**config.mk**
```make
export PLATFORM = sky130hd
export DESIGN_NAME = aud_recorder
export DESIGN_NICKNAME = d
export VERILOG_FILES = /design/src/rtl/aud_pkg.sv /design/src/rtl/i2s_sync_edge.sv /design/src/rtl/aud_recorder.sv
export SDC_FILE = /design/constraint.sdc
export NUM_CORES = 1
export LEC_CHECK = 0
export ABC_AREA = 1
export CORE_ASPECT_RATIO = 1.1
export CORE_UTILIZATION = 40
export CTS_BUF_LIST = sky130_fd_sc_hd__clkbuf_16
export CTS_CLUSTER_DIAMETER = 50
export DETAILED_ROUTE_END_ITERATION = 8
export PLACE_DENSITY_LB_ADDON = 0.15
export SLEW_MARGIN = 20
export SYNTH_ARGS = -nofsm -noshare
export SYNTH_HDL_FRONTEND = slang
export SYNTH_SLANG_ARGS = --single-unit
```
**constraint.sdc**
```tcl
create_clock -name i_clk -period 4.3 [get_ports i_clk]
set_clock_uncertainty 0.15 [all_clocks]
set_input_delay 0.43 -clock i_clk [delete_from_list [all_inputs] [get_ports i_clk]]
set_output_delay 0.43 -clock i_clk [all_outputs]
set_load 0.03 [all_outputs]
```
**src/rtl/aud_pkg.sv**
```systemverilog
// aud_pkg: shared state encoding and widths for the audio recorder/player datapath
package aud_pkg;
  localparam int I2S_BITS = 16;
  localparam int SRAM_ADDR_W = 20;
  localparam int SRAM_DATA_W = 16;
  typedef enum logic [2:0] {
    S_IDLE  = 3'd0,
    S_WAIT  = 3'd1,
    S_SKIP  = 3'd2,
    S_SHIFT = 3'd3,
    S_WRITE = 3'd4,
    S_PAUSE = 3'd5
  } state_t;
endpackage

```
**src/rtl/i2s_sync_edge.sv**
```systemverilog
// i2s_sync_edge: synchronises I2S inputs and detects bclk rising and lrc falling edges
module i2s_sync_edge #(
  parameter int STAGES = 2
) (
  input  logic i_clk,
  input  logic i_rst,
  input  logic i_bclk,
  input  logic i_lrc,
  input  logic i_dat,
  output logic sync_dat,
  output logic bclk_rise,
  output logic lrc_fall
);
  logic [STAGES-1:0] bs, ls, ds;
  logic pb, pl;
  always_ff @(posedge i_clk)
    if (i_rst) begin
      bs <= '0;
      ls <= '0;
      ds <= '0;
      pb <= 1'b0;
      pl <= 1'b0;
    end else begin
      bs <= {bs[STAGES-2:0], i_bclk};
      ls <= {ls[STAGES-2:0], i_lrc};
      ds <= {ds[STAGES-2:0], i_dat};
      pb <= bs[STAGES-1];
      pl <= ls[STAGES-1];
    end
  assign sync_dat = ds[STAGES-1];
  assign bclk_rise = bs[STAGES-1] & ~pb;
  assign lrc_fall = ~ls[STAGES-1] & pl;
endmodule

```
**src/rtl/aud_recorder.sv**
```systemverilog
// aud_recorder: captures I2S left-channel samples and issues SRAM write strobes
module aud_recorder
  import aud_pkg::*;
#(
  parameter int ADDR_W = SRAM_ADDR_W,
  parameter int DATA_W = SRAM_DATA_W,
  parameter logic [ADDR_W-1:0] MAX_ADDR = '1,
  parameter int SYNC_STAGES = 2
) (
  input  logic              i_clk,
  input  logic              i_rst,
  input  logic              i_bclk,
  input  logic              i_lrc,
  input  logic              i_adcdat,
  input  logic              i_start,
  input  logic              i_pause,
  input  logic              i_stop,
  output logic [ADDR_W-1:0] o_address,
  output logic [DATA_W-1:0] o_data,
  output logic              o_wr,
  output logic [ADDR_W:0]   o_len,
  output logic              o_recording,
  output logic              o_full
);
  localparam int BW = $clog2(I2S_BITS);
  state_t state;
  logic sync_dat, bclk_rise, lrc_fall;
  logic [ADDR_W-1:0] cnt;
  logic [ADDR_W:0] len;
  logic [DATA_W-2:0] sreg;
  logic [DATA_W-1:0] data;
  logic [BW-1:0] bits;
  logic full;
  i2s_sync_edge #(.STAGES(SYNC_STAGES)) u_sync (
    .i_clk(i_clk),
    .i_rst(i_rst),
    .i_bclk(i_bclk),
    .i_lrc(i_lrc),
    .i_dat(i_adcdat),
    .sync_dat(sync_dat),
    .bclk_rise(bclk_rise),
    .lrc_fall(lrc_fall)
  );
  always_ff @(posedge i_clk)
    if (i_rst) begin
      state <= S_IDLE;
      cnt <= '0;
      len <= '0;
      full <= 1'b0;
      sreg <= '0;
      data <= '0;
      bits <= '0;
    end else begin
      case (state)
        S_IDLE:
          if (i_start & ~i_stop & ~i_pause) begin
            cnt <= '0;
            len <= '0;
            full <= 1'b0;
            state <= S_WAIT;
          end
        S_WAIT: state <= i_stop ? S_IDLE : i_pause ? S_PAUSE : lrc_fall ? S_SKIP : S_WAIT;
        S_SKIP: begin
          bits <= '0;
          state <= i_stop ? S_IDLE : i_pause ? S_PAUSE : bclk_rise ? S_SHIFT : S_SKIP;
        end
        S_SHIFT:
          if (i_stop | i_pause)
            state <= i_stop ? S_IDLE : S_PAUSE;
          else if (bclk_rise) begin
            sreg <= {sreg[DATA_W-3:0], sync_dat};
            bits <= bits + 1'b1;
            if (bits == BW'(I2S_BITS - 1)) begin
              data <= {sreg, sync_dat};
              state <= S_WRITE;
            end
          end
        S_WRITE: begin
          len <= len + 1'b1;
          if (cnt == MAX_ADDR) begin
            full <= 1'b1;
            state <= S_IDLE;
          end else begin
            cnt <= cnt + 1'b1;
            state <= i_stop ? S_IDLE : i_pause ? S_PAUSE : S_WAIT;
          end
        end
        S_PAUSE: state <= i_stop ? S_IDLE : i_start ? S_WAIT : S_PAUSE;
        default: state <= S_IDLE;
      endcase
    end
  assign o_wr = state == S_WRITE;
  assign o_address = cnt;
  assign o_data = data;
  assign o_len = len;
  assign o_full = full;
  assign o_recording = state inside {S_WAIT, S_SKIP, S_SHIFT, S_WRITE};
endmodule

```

************

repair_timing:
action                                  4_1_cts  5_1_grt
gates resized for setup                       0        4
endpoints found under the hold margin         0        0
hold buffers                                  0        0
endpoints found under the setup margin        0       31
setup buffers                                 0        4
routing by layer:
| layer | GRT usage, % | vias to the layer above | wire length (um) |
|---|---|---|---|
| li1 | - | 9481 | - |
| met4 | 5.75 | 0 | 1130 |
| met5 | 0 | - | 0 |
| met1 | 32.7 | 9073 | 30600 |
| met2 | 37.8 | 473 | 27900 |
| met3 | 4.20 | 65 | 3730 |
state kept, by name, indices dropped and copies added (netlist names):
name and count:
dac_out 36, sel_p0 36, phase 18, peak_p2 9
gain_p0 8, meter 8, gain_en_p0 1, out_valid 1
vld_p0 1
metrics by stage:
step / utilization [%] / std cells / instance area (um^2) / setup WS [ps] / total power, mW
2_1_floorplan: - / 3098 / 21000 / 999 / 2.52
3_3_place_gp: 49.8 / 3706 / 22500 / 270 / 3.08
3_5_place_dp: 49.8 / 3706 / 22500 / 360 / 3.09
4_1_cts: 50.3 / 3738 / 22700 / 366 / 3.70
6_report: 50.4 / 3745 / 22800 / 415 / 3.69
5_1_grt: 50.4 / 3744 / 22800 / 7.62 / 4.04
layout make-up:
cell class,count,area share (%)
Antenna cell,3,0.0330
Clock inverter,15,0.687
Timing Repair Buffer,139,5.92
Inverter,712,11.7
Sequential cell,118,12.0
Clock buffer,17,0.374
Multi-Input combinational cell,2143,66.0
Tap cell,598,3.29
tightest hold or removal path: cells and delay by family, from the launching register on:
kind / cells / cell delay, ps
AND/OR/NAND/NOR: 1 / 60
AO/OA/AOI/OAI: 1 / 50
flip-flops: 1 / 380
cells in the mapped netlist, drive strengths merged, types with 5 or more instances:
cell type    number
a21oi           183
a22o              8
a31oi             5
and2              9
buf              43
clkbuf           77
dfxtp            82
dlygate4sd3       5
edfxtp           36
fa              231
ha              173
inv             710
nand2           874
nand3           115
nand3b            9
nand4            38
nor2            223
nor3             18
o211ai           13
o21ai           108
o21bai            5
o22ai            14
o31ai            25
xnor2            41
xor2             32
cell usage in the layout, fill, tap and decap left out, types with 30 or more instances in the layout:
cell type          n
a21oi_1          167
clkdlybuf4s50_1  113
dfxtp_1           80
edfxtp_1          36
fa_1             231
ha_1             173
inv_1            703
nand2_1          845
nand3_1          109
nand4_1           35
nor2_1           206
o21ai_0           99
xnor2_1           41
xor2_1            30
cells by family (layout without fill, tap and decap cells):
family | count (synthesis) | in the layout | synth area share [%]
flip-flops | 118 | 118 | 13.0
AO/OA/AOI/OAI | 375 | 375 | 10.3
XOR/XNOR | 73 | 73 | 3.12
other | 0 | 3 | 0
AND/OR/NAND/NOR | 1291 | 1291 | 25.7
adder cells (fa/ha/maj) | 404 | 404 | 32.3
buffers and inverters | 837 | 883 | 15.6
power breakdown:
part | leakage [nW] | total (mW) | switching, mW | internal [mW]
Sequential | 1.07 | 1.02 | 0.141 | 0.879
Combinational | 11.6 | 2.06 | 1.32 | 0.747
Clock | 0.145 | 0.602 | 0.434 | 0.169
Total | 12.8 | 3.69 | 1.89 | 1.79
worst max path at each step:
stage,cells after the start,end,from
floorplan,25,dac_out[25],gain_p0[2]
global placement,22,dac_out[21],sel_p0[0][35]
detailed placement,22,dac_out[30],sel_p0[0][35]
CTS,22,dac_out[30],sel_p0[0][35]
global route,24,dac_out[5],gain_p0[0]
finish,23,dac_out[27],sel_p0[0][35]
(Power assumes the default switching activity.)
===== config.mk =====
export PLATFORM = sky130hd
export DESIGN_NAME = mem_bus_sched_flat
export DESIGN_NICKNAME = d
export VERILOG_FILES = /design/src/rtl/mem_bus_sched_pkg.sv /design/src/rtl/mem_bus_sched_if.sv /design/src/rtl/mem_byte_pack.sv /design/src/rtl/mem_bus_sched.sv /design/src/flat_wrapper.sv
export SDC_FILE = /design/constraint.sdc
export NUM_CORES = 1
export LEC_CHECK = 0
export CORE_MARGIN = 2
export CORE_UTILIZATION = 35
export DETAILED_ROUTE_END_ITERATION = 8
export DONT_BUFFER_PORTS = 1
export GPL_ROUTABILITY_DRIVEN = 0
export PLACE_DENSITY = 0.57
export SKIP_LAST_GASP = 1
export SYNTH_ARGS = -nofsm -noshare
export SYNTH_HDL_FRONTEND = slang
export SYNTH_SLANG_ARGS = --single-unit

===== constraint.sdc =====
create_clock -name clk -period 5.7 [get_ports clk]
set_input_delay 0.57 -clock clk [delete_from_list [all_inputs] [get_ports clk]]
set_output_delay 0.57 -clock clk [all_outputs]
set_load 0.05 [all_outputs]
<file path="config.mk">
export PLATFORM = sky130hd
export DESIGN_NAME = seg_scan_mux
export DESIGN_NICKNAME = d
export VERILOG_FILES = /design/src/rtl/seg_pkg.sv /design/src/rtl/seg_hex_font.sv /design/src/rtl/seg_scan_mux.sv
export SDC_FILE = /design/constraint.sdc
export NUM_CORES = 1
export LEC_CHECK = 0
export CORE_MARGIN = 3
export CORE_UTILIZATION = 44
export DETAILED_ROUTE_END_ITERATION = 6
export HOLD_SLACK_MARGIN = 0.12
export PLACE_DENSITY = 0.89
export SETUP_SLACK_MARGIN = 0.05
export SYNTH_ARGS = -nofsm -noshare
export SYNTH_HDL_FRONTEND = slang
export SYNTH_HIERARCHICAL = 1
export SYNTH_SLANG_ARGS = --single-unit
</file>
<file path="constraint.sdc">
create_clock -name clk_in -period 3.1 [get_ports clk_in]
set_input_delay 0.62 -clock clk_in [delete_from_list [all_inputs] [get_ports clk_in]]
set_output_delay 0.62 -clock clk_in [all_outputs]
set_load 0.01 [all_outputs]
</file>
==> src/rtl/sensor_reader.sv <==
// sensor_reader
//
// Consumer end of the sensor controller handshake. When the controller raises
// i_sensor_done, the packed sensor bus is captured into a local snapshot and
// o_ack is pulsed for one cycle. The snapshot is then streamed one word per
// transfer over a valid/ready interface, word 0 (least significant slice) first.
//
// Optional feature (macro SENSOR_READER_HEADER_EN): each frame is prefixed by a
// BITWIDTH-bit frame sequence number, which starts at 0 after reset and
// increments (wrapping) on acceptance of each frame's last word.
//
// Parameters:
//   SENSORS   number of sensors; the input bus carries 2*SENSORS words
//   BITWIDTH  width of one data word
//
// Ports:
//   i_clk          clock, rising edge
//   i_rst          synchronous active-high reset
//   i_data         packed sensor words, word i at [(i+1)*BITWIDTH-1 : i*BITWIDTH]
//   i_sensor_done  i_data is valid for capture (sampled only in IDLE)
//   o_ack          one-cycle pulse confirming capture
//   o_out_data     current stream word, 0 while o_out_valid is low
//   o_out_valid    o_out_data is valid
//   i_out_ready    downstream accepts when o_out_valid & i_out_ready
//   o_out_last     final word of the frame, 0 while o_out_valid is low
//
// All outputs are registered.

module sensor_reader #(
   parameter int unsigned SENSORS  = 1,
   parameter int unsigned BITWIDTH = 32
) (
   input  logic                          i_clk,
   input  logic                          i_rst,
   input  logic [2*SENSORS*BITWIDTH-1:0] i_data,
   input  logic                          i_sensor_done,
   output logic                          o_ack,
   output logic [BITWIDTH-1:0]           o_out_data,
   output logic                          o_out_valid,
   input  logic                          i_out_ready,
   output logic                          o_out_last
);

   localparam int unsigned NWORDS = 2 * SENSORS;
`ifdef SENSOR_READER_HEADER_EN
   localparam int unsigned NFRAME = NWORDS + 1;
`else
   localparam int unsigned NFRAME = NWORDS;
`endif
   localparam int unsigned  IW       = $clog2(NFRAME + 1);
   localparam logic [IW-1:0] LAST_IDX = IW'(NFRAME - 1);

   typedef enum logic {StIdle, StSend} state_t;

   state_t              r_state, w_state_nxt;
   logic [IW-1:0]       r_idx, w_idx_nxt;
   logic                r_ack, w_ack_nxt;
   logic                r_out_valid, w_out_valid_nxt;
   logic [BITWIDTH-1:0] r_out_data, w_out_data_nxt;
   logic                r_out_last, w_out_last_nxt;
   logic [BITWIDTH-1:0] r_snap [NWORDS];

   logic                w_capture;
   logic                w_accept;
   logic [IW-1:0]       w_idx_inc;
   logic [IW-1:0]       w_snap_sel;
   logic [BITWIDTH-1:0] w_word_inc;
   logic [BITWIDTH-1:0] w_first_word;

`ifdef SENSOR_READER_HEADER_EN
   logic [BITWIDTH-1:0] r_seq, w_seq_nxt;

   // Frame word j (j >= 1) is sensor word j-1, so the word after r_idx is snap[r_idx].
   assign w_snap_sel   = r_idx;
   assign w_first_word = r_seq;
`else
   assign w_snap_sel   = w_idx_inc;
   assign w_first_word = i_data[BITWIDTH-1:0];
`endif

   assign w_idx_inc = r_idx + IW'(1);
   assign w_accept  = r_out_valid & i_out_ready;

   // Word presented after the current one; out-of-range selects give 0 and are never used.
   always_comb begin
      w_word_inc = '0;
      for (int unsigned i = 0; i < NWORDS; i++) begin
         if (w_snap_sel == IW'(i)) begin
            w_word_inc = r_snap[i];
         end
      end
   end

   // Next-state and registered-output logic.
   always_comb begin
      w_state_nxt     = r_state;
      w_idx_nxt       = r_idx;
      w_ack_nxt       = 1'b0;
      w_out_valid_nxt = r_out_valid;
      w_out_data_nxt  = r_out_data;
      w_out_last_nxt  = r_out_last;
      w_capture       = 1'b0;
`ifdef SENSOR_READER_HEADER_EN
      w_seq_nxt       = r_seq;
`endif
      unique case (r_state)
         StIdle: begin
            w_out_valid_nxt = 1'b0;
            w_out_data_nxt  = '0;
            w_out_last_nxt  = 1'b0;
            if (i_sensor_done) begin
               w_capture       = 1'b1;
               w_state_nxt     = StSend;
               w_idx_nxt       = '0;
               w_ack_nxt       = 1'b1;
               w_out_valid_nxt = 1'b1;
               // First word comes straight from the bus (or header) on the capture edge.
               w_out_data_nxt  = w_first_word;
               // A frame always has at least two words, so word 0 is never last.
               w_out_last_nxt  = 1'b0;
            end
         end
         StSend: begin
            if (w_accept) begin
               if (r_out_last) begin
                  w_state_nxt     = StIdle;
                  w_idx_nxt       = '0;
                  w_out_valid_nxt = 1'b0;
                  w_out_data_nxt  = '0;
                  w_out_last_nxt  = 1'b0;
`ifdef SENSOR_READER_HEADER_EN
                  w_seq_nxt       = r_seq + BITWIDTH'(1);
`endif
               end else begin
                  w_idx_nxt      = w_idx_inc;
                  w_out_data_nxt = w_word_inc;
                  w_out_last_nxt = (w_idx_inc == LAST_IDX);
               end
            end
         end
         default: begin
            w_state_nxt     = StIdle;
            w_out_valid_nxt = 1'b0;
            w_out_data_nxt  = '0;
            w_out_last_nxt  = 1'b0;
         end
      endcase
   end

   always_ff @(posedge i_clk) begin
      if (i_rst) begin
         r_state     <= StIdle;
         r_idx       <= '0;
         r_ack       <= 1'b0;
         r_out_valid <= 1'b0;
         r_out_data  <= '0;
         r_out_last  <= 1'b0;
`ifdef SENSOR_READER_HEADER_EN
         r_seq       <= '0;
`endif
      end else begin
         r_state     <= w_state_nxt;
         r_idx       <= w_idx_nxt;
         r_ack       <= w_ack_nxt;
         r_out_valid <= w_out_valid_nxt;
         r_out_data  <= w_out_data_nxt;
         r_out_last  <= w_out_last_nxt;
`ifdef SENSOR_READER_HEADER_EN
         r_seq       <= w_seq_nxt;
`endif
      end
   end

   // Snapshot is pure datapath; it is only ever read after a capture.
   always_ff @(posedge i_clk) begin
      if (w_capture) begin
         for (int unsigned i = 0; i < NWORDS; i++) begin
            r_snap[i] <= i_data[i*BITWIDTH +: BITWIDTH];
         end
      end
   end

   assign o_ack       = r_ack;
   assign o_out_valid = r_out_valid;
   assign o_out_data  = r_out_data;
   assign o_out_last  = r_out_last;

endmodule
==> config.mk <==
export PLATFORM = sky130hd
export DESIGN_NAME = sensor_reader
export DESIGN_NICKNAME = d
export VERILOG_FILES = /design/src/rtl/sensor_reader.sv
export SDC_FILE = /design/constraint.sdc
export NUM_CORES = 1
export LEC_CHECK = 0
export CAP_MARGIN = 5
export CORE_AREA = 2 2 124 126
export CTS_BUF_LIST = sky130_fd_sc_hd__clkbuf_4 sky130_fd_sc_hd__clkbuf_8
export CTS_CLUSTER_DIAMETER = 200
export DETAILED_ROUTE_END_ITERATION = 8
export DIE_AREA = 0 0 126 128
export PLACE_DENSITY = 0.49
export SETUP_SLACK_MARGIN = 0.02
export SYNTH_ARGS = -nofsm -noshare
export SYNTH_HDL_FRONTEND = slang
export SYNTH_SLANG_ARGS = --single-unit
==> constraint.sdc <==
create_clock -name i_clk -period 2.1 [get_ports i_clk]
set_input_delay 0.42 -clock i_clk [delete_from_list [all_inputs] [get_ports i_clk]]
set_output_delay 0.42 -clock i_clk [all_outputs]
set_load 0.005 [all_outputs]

************

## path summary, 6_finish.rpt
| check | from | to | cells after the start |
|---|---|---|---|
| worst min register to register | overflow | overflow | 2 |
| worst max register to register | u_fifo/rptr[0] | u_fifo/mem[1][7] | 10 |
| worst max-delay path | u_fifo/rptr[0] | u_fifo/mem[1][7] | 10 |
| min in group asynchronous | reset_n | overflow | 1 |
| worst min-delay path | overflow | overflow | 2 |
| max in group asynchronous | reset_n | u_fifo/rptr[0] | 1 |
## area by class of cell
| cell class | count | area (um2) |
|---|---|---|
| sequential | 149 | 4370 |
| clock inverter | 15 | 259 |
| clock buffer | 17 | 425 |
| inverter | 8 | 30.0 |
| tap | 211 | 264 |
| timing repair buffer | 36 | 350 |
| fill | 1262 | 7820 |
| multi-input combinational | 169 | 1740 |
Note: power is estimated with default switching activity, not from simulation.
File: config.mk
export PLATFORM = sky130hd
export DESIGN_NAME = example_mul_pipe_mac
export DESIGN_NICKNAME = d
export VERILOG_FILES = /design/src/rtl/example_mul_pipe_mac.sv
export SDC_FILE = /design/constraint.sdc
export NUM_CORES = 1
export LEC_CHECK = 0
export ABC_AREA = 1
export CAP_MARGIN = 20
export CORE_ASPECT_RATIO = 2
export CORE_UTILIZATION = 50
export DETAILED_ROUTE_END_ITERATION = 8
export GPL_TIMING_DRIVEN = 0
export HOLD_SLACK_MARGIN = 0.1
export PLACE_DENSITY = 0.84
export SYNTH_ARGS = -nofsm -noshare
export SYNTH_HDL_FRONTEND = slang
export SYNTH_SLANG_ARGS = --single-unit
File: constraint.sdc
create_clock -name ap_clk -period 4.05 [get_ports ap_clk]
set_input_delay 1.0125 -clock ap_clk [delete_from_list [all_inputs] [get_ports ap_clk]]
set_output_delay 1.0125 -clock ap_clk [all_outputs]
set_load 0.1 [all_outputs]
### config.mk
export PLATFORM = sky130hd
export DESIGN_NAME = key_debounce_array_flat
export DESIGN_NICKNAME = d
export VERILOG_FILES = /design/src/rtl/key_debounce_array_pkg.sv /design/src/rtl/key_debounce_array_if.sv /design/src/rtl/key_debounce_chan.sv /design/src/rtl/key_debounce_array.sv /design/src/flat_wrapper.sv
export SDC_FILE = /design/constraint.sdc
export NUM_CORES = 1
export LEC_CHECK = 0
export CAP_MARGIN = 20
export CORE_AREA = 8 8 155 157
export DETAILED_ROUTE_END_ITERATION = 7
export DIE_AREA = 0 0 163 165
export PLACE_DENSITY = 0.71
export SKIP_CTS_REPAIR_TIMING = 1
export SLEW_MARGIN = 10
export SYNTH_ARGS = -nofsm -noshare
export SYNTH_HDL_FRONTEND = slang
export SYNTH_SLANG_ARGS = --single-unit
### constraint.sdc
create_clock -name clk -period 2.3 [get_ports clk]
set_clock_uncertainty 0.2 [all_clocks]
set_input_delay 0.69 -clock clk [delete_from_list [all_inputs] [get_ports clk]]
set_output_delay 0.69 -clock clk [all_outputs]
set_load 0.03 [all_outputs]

************

### What you need to do
A word-for-word copy of the lines above from the one with "buffer | 17 | 425 |" through the one with "169 | 1740 |", inclusive, is the only output wanted.

### Task response
| clock buffer | 17 | 425 |
| inverter | 8 | 30.0 |
| tap | 211 | 264 |
| timing repair buffer | 36 | 350 |
| fill | 1262 | 7820 |
| multi-input combinational | 169 | 1740 |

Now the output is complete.